▸ HOW TO COMPLETE THIS TASK: Extract from the entries below, exactly as given, only the lines from the line containing "- Data arrival time: 2737 ps" to the line containing "1x1->1 (2 in", both lines included.

▸ RECORDS FOR THE EXERCISE:
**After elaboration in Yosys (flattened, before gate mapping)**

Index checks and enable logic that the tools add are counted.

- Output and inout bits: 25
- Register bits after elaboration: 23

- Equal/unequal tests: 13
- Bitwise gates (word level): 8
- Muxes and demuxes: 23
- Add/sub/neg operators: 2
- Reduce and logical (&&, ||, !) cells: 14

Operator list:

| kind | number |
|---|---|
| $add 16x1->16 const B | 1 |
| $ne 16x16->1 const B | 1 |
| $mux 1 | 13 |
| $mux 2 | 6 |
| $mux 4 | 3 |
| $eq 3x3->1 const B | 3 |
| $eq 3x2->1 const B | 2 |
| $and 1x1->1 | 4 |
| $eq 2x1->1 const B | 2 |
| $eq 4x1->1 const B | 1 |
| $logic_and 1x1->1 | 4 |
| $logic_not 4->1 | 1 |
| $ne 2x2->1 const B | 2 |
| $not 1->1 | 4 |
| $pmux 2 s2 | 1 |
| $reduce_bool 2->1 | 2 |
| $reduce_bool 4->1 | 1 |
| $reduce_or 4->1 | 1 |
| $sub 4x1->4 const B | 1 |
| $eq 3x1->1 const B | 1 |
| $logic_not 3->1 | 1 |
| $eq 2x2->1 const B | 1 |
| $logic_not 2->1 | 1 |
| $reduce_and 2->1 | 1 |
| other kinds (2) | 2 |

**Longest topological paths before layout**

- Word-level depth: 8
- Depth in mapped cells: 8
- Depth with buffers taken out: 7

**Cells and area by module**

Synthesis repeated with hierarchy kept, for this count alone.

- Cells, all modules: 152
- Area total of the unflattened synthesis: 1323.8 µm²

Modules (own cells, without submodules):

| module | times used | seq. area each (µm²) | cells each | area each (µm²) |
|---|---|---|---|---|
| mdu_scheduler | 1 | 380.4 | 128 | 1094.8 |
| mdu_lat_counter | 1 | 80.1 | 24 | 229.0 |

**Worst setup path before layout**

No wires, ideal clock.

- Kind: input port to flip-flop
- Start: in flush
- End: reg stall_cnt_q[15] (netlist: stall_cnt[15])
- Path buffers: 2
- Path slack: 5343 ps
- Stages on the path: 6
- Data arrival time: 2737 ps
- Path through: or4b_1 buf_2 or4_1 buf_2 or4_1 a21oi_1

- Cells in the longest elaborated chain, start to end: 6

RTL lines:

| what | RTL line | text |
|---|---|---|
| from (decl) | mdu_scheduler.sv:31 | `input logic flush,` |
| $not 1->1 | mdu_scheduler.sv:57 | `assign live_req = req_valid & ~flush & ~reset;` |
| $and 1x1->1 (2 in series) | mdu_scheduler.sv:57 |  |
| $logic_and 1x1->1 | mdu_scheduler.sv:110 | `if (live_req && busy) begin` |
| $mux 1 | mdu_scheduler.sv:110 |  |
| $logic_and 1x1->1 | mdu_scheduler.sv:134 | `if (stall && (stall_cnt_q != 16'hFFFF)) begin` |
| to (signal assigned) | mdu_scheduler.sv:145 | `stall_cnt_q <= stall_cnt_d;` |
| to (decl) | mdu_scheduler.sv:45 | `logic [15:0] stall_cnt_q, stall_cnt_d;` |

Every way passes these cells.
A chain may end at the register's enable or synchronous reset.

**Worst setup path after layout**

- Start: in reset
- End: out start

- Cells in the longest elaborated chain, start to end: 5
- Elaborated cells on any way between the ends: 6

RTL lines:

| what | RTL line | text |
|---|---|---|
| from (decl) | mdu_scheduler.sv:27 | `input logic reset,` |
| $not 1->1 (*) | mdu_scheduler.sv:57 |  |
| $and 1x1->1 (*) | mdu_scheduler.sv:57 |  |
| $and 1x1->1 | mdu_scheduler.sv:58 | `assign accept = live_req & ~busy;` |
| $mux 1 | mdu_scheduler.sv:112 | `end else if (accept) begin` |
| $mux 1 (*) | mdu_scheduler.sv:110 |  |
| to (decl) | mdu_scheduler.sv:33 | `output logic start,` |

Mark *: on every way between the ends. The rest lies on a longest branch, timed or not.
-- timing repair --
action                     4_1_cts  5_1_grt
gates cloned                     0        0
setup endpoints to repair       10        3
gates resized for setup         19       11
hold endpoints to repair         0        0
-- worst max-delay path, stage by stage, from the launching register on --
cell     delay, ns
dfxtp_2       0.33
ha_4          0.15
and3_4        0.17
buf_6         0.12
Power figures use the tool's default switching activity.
**src/rtl/imem_loader.sv**
```systemverilog
// Boot-time program loader.
// Accepts a byte stream (header byte N, then 4*N payload bytes) over a
// valid/ready link, packs each group of four bytes little-endian into a
// 32-bit instruction word, and writes it to instruction memory at byte
// address 4*index. The processor core is held in reset until a load
// completes successfully.
module imem_loader #(
  parameter int DEPTH = 64
) (
  input  logic        clk,
  input  logic        reset,
  input  logic        start,
  input  logic [7:0]  rx_data,
  input  logic        rx_valid,
  output logic        rx_ready,
  output logic        mem_we,
  output logic [31:0] mem_addr,
  output logic [31:0] mem_wdata,
  output logic        cpu_reset,
  output logic        busy,
  output logic        done,
  output logic        error,
  output logic [7:0]  words_loaded
);

  typedef enum logic [2:0] {
    S_IDLE,
    S_HDR,
    S_BYTES,
    S_WRITE,
    S_DONE,
    S_ERR
  } state_t;

  // Header limit widened by one bit so DEPTH itself (and any header byte)
  // compares unsigned without truncation.
  localparam logic [8:0] DEPTH_LIM = 9'(DEPTH);

  state_t      state;
  state_t      state_nxt;
  logic [1:0]  byte_cnt;
  logic [7:0]  word_idx;
  logic [7:0]  n_words;
  logic        xfer;

  // A byte moves only when both sides agree in the same cycle.
  assign xfer = rx_valid & rx_ready;

  // State register.
  // NOTE: sequential state uses non-blocking (<=) so every flop samples
  // the values from before the edge, independent of statement order.
  always_ff @(posedge clk or negedge reset) begin
    if (!reset) begin
      state <= S_IDLE;
    end else begin
      state <= state_nxt;
    end
  end

  // Next-state decode.
  // NOTE: the default assignment first keeps every path covered, so no
  // latch is inferred for state_nxt.
  always_comb begin
    state_nxt = state;
    unique case (state)
      S_IDLE: begin
        if (start) state_nxt = S_HDR;
      end
      S_HDR: begin
        if (xfer) begin
          if (rx_data == 8'd0) begin
            state_nxt = S_DONE;
          end else if ({1'b0, rx_data} > DEPTH_LIM) begin
            state_nxt = S_ERR;
          end else begin
            state_nxt = S_BYTES;
          end
        end
      end
      S_BYTES: begin
        if (xfer && byte_cnt == 2'd3) state_nxt = S_WRITE;
      end
      S_WRITE: begin
        if (word_idx + 8'd1 == n_words) begin
          state_nxt = S_DONE;
        end else begin
          state_nxt = S_BYTES;
        end
      end
      S_DONE: begin
        if (start) state_nxt = S_HDR;
      end
      S_ERR: begin
        if (start) state_nxt = S_HDR;
      end
      default: state_nxt = S_IDLE;
    endcase
  end

  // Datapath: header capture, byte-lane packing, address and counters.
  // The address is latched with the fourth byte so it is already stable
  // during the single WRITE cycle together with the completed word.
  always_ff @(posedge clk or negedge reset) begin
    if (!reset) begin
      byte_cnt     <= 2'd0;
      word_idx     <= 8'd0;
      n_words      <= 8'd0;
      mem_addr     <= 32'd0;
      mem_wdata    <= 32'd0;
      words_loaded <= 8'd0;
    end else begin
      unique case (state)
        S_HDR: begin
          if (xfer) begin
            n_words      <= rx_data;
            words_loaded <= 8'd0;
            byte_cnt     <= 2'd0;
            word_idx     <= 8'd0;
          end
        end
        S_BYTES: begin
          if (xfer) begin
            mem_wdata[{byte_cnt, 3'b000} +: 8] <= rx_data;
            if (byte_cnt == 2'd3) begin
              byte_cnt <= 2'd0;
              mem_addr <= {22'd0, word_idx, 2'b00};
            end else begin
              byte_cnt <= byte_cnt + 2'd1;
            end
          end
        end
        S_WRITE: begin
          word_idx     <= word_idx + 8'd1;
          words_loaded <= words_loaded + 8'd1;
        end
        default: begin
        end
      endcase
    end
  end

  // Moore output decode of the state register.
  always_comb begin
    rx_ready  = (state == S_HDR) || (state == S_BYTES);
    mem_we    = (state == S_WRITE);
    busy      = (state == S_HDR) || (state == S_BYTES) || (state == S_WRITE);
    done      = (state == S_DONE);
    error     = (state == S_ERR);
    cpu_reset = (state != S_DONE);
  end

endmodule

```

▸ OUTPUT FOR THIS EXERCISE:
- Data arrival time: 2737 ps
- Path through: or4b_1 buf_2 or4_1 buf_2 or4_1 a21oi_1

- Cells in the longest elaborated chain, start to end: 6

RTL lines:

| what | RTL line | text |
|---|---|---|
| from (decl) | mdu_scheduler.sv:31 | `input logic flush,` |
| $not 1->1 | mdu_scheduler.sv:57 | `assign live_req = req_valid & ~flush & ~reset;` |
| $and 1x1->1 (2 in series) | mdu_scheduler.sv:57 |  |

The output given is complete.